Scaevola oldfieldii is a species of flowering plant in the family Goodeniaceae and is endemic to the south-west of Western Australia. It is an erect shrub with lance-shaped leaves, spikes of white flowers with maroon streaks, and barrel-shaped fruit.

== Description ==
Scaevola oldfieldii is an erect shrub that typically grows up to 2.3 m and has glabrous stems. Its leaves are lance-shaped, sometimes with the narrower end towards the base, 75.7–92.3 mm long and 12.1–19.7 mm wide with smooth or toothed edges. The flowers are white with maroon streaks along the veins, sessile, 11–21 mm long and 10–15 mm wide, borne singly in leaf axils or in spikes usually up to 30 mm long, with dagger-shaped bracteoles more than 3/4 the length of the petals. The ovary is barrel-shaped with a single locule with two ovules. Flowering occurs from August to December and the fruit is barrel-shaped, 3.2 mm long and 1.4 mm wide.

==Taxonomy==
Scaevola oldfieldii was first formally described in 1860 by Ferdinand von Mueller in his Fragmenta Phytographiae Australiae from specimens collected near the Murchison River by Augustus Oldfield. The specific epithet (oldfieldii) honours the collector of the type specimens.

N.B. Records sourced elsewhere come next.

`config.mk`:
```
export PLATFORM = sky130hd
export DESIGN_NAME = combo_lock_fsm
export DESIGN_NICKNAME = d
export VERILOG_FILES = /design/src/rtl/combo_lock_fsm.sv
export SDC_FILE = /design/constraint.sdc
export NUM_CORES = 1
export LEC_CHECK = 0
export BUFFER_PORTS_ARGS = -buffer_cell sky130_fd_sc_hd__buf_2
export CAP_MARGIN = 20
export CELL_PAD_IN_SITES_DETAIL_PLACEMENT = 1
export CELL_PAD_IN_SITES_GLOBAL_PLACEMENT = 1
export CORE_UTILIZATION = 24
export CTS_CLUSTER_DIAMETER = 100
export CTS_CLUSTER_SIZE = 10
export DETAILED_ROUTE_END_ITERATION = 10
export MAX_ROUTING_LAYER = met4
export PLACE_DENSITY_LB_ADDON = 0.1
export SYNTH_ARGS = -nofsm -noshare
export SYNTH_HDL_FRONTEND = slang
export SYNTH_SLANG_ARGS = --single-unit
```
`constraint.sdc`:
```
create_clock -name clk -period 6.1 [get_ports clk]
set_clock_uncertainty 0.15 [all_clocks]
set_input_delay 1.22 -clock clk [delete_from_list [all_inputs] [get_ports clk]]
set_output_delay 1.22 -clock clk [all_outputs]
set_load 0.03 [all_outputs]
```
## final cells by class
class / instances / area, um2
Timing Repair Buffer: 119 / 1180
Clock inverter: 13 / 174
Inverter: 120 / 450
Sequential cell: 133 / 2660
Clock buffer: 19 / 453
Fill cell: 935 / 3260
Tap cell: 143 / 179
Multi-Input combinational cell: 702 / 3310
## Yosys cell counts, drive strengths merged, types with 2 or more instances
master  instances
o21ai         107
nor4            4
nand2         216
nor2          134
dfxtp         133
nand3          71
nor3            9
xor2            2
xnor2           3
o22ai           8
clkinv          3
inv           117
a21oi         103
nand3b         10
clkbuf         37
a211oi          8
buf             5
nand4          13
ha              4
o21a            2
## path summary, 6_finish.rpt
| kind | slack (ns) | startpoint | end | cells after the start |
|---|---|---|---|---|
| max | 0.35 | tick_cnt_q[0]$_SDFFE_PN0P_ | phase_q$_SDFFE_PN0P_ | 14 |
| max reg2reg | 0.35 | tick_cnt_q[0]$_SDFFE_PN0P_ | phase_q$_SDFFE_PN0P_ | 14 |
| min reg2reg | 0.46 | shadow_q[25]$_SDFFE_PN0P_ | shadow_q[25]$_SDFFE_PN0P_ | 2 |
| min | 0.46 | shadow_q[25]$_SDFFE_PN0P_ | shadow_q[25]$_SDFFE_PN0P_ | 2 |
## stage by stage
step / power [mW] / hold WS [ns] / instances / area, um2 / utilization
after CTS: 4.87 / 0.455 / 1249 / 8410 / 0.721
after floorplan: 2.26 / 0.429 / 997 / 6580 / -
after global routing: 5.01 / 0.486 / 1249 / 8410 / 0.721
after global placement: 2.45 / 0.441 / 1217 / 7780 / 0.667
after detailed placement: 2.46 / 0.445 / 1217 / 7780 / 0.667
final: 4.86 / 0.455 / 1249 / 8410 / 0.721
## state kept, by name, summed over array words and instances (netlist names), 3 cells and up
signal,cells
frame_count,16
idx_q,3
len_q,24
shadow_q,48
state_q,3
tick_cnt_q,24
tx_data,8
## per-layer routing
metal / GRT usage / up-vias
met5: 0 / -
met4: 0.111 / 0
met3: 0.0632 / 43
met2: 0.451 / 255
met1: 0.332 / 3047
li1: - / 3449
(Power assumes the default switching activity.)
### config.mk
export PLATFORM = sky130hd
export DESIGN_NAME = alu_mc
export DESIGN_NICKNAME = d
export VERILOG_FILES = /design/src/rtl/alu_pkg.sv /design/src/rtl/alu_comb.sv /design/src/rtl/alu_mc.sv
export SDC_FILE = /design/constraint.sdc
export NUM_CORES = 1
export LEC_CHECK = 0
export CAP_MARGIN = 20
export CORE_MARGIN = 4
export CORE_UTILIZATION = 55
export CTS_BUF_LIST = sky130_fd_sc_hd__clkbuf_4 sky130_fd_sc_hd__clkbuf_8 sky130_fd_sc_hd__clkbuf_16
export CTS_CLUSTER_DIAMETER = 200
export DETAILED_ROUTE_END_ITERATION = 7
export PLACE_DENSITY = 0.75
export SLEW_MARGIN = 20
export SYNTH_ARGS = -nofsm -noshare
export SYNTH_HDL_FRONTEND = slang
export SYNTH_SLANG_ARGS = --single-unit
### constraint.sdc
create_clock -name clk -period 4.5 [get_ports clk]
set_input_delay 0.45 -clock clk [delete_from_list [all_inputs] [get_ports clk]]
set_output_delay 0.45 -clock clk [all_outputs]
set_load 0.005 [all_outputs]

==Distribution and habitat==
This species of Scaevola grows on rocky slopes in mixed shrubland growing on shallow, sandy soils between the Murchison River and Geraldton in the Geraldton Sandplains bioregion of south-western Western Australia.

==Conservation status==
Scaevola oldfieldii is listed as "Priority Three" by the Government of Western Australia Department of Biodiversity, Conservation and Attractions, meaning that it is poorly known and known from only a few locations but is not under imminent threat.